Only one stretch of the data below is wanted: the lines from the one with "- Flip-flop count" through the one with "- CELL_PAD_IN_SITES_GLOBAL_PLACEMENT: 0", repeated exactly.

■ DATA SECTION

____

==> inputs of run a <==
// tt_um_control_top
module tt_um_control_top #(
  parameter ADDRW = 24,
  parameter OPCODEW = 2,
  parameter REQ_QDEPTH = 4,
  parameter COMP_QDEPTH = 4
  ) (
    input  wire       ena,       
    input  wire       clk,       
    input  wire       rst_n,     
    input  wire [7:0] ui_in, 
    output wire [7:0] uo_out, 
    input  wire [7:0] uio_in,     
    output wire [7:0] uio_out, 
    output wire [7:0] uio_oe      
);
==> flow/config.mk <==
export PLATFORM = sky130hd
export DESIGN_NAME = tt_um_control_top
export DESIGN_NICKNAME = tt_um_control_top
export VERILOG_FILES = /design/flow/design.v
export SDC_FILE = /design/flow/constraint.sdc
export NUM_CORES = 4
export LEC_CHECK = 0
export ABC_AREA = 1
export CAP_MARGIN = 0
export CORE_ASPECT_RATIO = 0.99
export CORE_MARGIN = 2
export CORE_UTILIZATION = 72
export CTS_CLUSTER_DIAMETER = 360
export CTS_CLUSTER_SIZE = 15
export HOLD_SLACK_MARGIN = -0.09
export PLACE_DENSITY_LB_ADDON = 0.03
export SETUP_SLACK_MARGIN = 0.77
export SLEW_MARGIN = 20
==> flow/constraint.sdc <==
create_clock -name core_clock -period 3.26 [get_ports {clk}]
set_input_delay 0.6520 -clock core_clock [delete_from_list [all_inputs] [get_ports {clk}]]
set_output_delay 0.6520 -clock core_clock [all_outputs]
set_load 0.01 [all_outputs]
run.sh (not shown) runs the stock make flow with config.mk's settings and CLKGATE_MAP_FILE=.
==> inputs of run b, as changes to run a <==
==> flow/config.mk (replaced) <==
export PLATFORM = sky130hd
export DESIGN_NAME = tt_um_control_top
export DESIGN_NICKNAME = tt_um_control_top
export VERILOG_FILES = /design/flow/design.v
export SDC_FILE = /design/flow/constraint.sdc
export NUM_CORES = 4
export LEC_CHECK = 0
export ABC_AREA = 1
export CAP_MARGIN = 20
export CORE_MARGIN = 2
export CORE_UTILIZATION = 72
export PLACE_DENSITY_LB_ADDON = 0.02
export SLEW_MARGIN = 20
==> flow/constraint.sdc (replaced) <==
create_clock -name core_clock -period 5.48 [get_ports {clk}]
set_input_delay 1.0960 -clock core_clock [delete_from_list [all_inputs] [get_ports {clk}]]
set_output_delay 1.0960 -clock core_clock [all_outputs]
set_load 0.01 [all_outputs]
==> summary of the runs <==
Run b ran to the end with no violations. Run a produced a clean layout.
In run b the via count is higher than in run a, by about 0.4%.
Of run a and run b, run b has the higher count of clock-buffer cells in the layout (gap 29).
Between run b and run a, the lower cell count is in run b (gap about 0.7%, measured against run a).
In run a the sequential share of layout area is lower than in run b, by 0.51 points.
Combinational power: run b is lower than run a (47%).
Global-route usage: run b is lower than run a (0.39 points).
Design area: run b is lower than run a (0.95%).

---

==> inputs of trial 14 <==
tt_um_control_top again, from the RTL that the note above started with.
// tt_um_control_top
module tt_um_control_top #(
  parameter ADDRW = 24,
  parameter OPCODEW = 2,
  parameter REQ_QDEPTH = 4,
  parameter COMP_QDEPTH = 4
  ) (
    input  wire       ena,       
    input  wire       clk,       
    input  wire       rst_n,     
    input  wire [7:0] ui_in, 
    output wire [7:0] uo_out, 
    input  wire [7:0] uio_in,     
    output wire [7:0] uio_out, 
    output wire [7:0] uio_oe      
);
make LEC_CHECK=0 ABC_AREA=1 CAP_MARGIN=20 CORE_MARGIN=2 CORE_UTILIZATION=72 CTS_CLUSTER_DIAMETER=396 CTS_CLUSTER_SIZE=14 PLACE_DENSITY_LB_ADDON=0.04 SETUP_SLACK_MARGIN=0.9 SLEW_MARGIN=20 finish   # period 3.33 ns
==> inputs of build 60, as changes to trial 14 <==
--- a/flow/config.mk
+++ b/flow/config.mk
@@ -7,10 +7,12 @@
 export LEC_CHECK = 0
 export ABC_AREA = 1
-export CAP_MARGIN = 20
+export CAP_MARGIN = 0
 export CORE_MARGIN = 2
 export CORE_UTILIZATION = 72
 export CTS_CLUSTER_DIAMETER = 396
 export CTS_CLUSTER_SIZE = 14
+export HOLD_SLACK_MARGIN = -0.09
 export PLACE_DENSITY_LB_ADDON = 0.04
 export SETUP_SLACK_MARGIN = 0.9
-export SLEW_MARGIN = 20
+export SLEW_MARGIN = 40
+export TNS_END_PERCENT = 5
==> results.txt <==
impl run done, here's what came out: status=finished with violations, Layout Check Failures=negative hold slack, fill count=between 3k and 4k, wire per inst=19.5 um, met1 usage=51.0%, Fin. Hold Viols=4, cts hold-fix bufs=0, combinational share of cell area=31.6%, Logic Gate Count=2722, worst hold slack=-50.2 ps, DPL Wire Length=between 60000 and 70000 um, M2 GR Usage=58.8%, Clock buffer cells=102
# the run above: build 60

==> results.txt <==
impl run done, here's what came out: fill count=3442, Placeable Area=51400 um2, M2 GR Usage=58.4%, vias in the first global route=28.7k, Logic Gate Count=2723, status=timing/DRC/antenna clean, DPL Wire Length=60100 um, Reg area=21900 um2, cts hold-fix bufs=1, Clock buffer cells=roughly 100, met1 usage=~50%, combinational share of cell area=a little under a third
# the run above: trial 14


---

==> 04-14: inputs <==
Starting RTL as in the previous note.
Settings: LEC_CHECK=0, ABC_AREA=1, CAP_MARGIN=0, CORE_ASPECT_RATIO=0.99, CORE_MARGIN=2, CORE_UTILIZATION=72, CTS_CLUSTER_DIAMETER=397, CTS_CLUSTER_SIZE=15, HOLD_SLACK_MARGIN=-0.09, PLACE_DENSITY_LB_ADDON=0.03, SETUP_SLACK_MARGIN=0.77, SLEW_MARGIN=40; clock period 3.26 ns.
==> 12-11 (differences from 04-14) <==
Settings changed: ABC_AREA 1 to unset, CAP_MARGIN 0 to 20, CORE_ASPECT_RATIO 0.99 to unset, CORE_UTILIZATION 72 to 64, CTS_CLUSTER_DIAMETER 397 to unset, CTS_CLUSTER_SIZE 15 to unset, HOLD_SLACK_MARGIN -0.09 to unset, PLACE_DENSITY_LB_ADDON 0.03 to unset, SETUP_SLACK_MARGIN 0.77 to unset, SLEW_MARGIN 40 to 20.
==> flow/constraint.sdc (replaced) <==
create_clock -name core_clock -period 14.7 [get_ports {clk}]
set_input_delay 2.9400 -clock core_clock [delete_from_list [all_inputs] [get_ports {clk}]]
set_output_delay 2.9400 -clock core_clock [all_outputs]
set_load 0.01 [all_outputs]
==> 01-26 (differences from 04-14) <==
Settings changed: ABC_AREA 1 to unset, CAP_MARGIN 0 to 20, CORE_ASPECT_RATIO 0.99 to unset, CORE_UTILIZATION 72 to 40, CTS_CLUSTER_DIAMETER 397 to unset, CTS_CLUSTER_SIZE 15 to unset, HOLD_SLACK_MARGIN -0.09 to unset, PLACE_DENSITY_LB_ADDON 0.03 to unset, SETUP_SLACK_MARGIN 0.77 to unset, SLEW_MARGIN 40 to 20.
==> flow/constraint.sdc (replaced) <==
create_clock -name core_clock -period 5.86 [get_ports {clk}]
set_input_delay 1.1720 -clock core_clock [delete_from_list [all_inputs] [get_ports {clk}]]
set_output_delay 1.1720 -clock core_clock [all_outputs]
set_load 0.01 [all_outputs]
==> results <==
- Against 01-26, the synthesized area of 04-14 is higher by 4.6%.
- In 04-14 the clock power is higher than in 01-26, by 38%.
- Between 01-26 and 04-14, the lower worst setup slack is in 04-14 (gap 510 ps).
- Design area, lowest first: 12-11, 01-26, 04-14.
- Via count, highest first: 04-14, 12-11, 01-26.
- Power: 01-26 is lower than 04-14 (50%).
- Against 04-14, the first-iteration DRC count of 01-26 is lower by 37%.
- The lowest cell count belongs to 12-11, the highest to 04-14.
- Flip-flop count is the same in 04-14 and 12-11.
- The highest core utilization belongs to 04-14, the lowest to 01-26.

---

==> build 24 <==
tt_um_control_top again, from the RTL that the note above started with.
clock: 7.96 ns
lec_check: 0
abc_area: 1
cap_margin: 20
cell_pad_in_sites_detail_placement: 1
cell_pad_in_sites_global_placement: 0
core_margin: 9
core_utilization: 47
gpl_routability_driven: 0
min_routing_layer: met2
place_density_lb_addon: 0.28
setup_slack_margin: 0.88
slew_margin: 35
==> inputs of build 71, as changes to build 24 <==
- CELL_PAD_IN_SITES_DETAIL_PLACEMENT: 1 -> default
- CELL_PAD_IN_SITES_GLOBAL_PLACEMENT: 0 -> default
- CORE_ASPECT_RATIO: default -> 1.35
- CORE_MARGIN: 9 -> 2
- CORE_UTILIZATION: 47 -> 72
- CTS_CLUSTER_DIAMETER: default -> 279
- CTS_CLUSTER_SIZE: default -> 10
- GPL_ROUTABILITY_DRIVEN: 0 -> default
- MIN_ROUTING_LAYER: met2 -> default
- PLACE_DENSITY: default -> 0.39
- PLACE_DENSITY_LB_ADDON: 0.28 -> default
- SLEW_MARGIN: 35 -> 20
==> flow/constraint.sdc (replaced) <==
create_clock -name core_clock -period 3.27 [get_ports {clk}]
set_input_delay 0.6540 -clock core_clock [delete_from_list [all_inputs] [get_ports {clk}]]
set_output_delay 0.6540 -clock core_clock [all_outputs]
set_load 0.01 [all_outputs]
==> comparison table <==
metric	build 71	build 24
# hold bufs at CTS	1	0
Switching share of total power	34.4%	37.9%
Fillcell total	3430	9053
Clk Latency, worst-skew pair	0.67 ns	0.70 ns
Chip Height	269 um	300 um
Detail Placement HPWL	60700 um	70500 um
Number of nets in the finished design	4315	4256
Seq/total area	52.7%	52.7%
Clock group power	9450 uW	4450 uW
Flop2flop setup slack	1.00 ns	4.27 ns
Setup bufs post-CTS	16	0
Required arrival time at the worst endpoint	2.62 ns	6.37 ns
Proportion of cell area spent on the clock network	6.34%	7.19%
Setup WS pre-CTS	0.224 ns	2.90 ns
Worst slack on hold paths	0.100 ns	0.350 ns
Met3 usage in global routing	5.75%	48.5%
Arrival time reported for the critical path endpoint	2.25 ns	5.00 ns
Share of power burned in the clock network	29.4%	31.8%
Global-route wire length before repair	158000 um	199000 um
Result of the run	timing/DRC/antenna clean	timing/DRC/antenna clean
Detailed router's first-iteration violation count	2630	11500

---

==> inputs of trial 72 <==
tt_um_control_top again, from the RTL that the note above started with.
make LEC_CHECK=0 ABC_AREA=1 CAP_MARGIN=15 CELL_PAD_IN_SITES_DETAIL_PLACEMENT=1 CELL_PAD_IN_SITES_GLOBAL_PLACEMENT=3 CORE_ASPECT_RATIO=1.87 CORE_MARGIN=2 CORE_UTILIZATION=20 CTS_CLUSTER_SIZE=98 GPL_TIMING_DRIVEN=0 HOLD_SLACK_MARGIN=0.19 MAX_ROUTING_LAYER=met4 PLACE_DENSITY_LB_ADDON=0.3 SETUP_SLACK_MARGIN=2.92 SLEW_MARGIN=20 TNS_END_PERCENT=65 finish   # period 10.0 ns
==> trial 20 (differences from trial 72) <==
- CAP_MARGIN: 15 -> 25
- CELL_PAD_IN_SITES_DETAIL_PLACEMENT: 1 -> default
- CELL_PAD_IN_SITES_GLOBAL_PLACEMENT: 3 -> default
- CORE_ASPECT_RATIO: 1.87 -> 0.64
- CORE_MARGIN: 2 -> 5
- CORE_UTILIZATION: 20 -> 40
- CTS_CLUSTER_SIZE: 98 -> default
- GPL_TIMING_DRIVEN: 0 -> default
- HOLD_SLACK_MARGIN: 0.19 -> default
- MAX_ROUTING_LAYER: met4 -> default
- PLACE_DENSITY: default -> 0.65
- PLACE_DENSITY_LB_ADDON: 0.3 -> default
- SETUP_SLACK_MARGIN: 2.92 -> default
- TNS_END_PERCENT: 65 -> default
==> impl_summary.log <==
[flow] summary of implementation run
INFO  metric grtUsageMet3 = 1.49%
INFO  metric worstReg2RegStart = req_queue_inst.aesReadIdx[0]$_DFFE_PN0P_
INFO  metric powerSeq = 0.00441 W
INFO  metric outcome = complete, no violations
INFO  metric die_w = 321 um
INFO  metric power.sequential.fraction = 40.2%
INFO  metric timing.rr.end = aes_fsm_inst.r_req_data[69]$_DFFE_PN0P_
INFO  metric tap_cells = ~2,400
INFO  metric power_frac_comb = between 20% and 30%
INFO  metric dp_hpwl = approximately 120,000 um
INFO  metric starting_density = between 20% and 30%
INFO  metric groute.usage.overall = 16.4%
-- figures above: trial 72

==> impl_summary.log <==
[flow] summary of implementation run
INFO  metric outcome = complete, no violations
INFO  metric timing.rr.end = req_queue_inst.aesQueue[2][60]$_DFFE_PN0P_
INFO  metric worstReg2RegStart = req_queue_inst.aesReadIdx[1]$_DFFE_PN0P_
INFO  metric grtUsageMet3 = around 6.7%
INFO  metric powerSeq = around 0.0044 W
INFO  metric power.sequential.fraction = 42.5%
INFO  metric starting_density = between 40 and 50%
INFO  metric die_w = slightly below 400 um
INFO  metric pre_cts_slack = approximately 4.3 ns
INFO  metric power_frac_comb = between 20% and 30%
INFO  metric yosys.stat.chipArea = 37,500 um2
INFO  metric dp_hpwl = 63,500 um
INFO  metric tap_cells = 1,228
-- figures above: trial 20

No activity file was given, so power comes from the tool's default toggle rates.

____

■ SOLUTION FOR THIS PROBLEM
- Flip-flop count is the same in 04-14 and 12-11.
- The highest core utilization belongs to 04-14, the lowest to 01-26.

---

==> build 24 <==
tt_um_control_top again, from the RTL that the note above started with.
clock: 7.96 ns
lec_check: 0
abc_area: 1
cap_margin: 20
cell_pad_in_sites_detail_placement: 1
cell_pad_in_sites_global_placement: 0
core_margin: 9
core_utilization: 47
gpl_routability_driven: 0
min_routing_layer: met2
place_density_lb_addon: 0.28
setup_slack_margin: 0.88
slew_margin: 35
==> inputs of build 71, as changes to build 24 <==
- CELL_PAD_IN_SITES_DETAIL_PLACEMENT: 1 -> default
- CELL_PAD_IN_SITES_GLOBAL_PLACEMENT: 0 -> default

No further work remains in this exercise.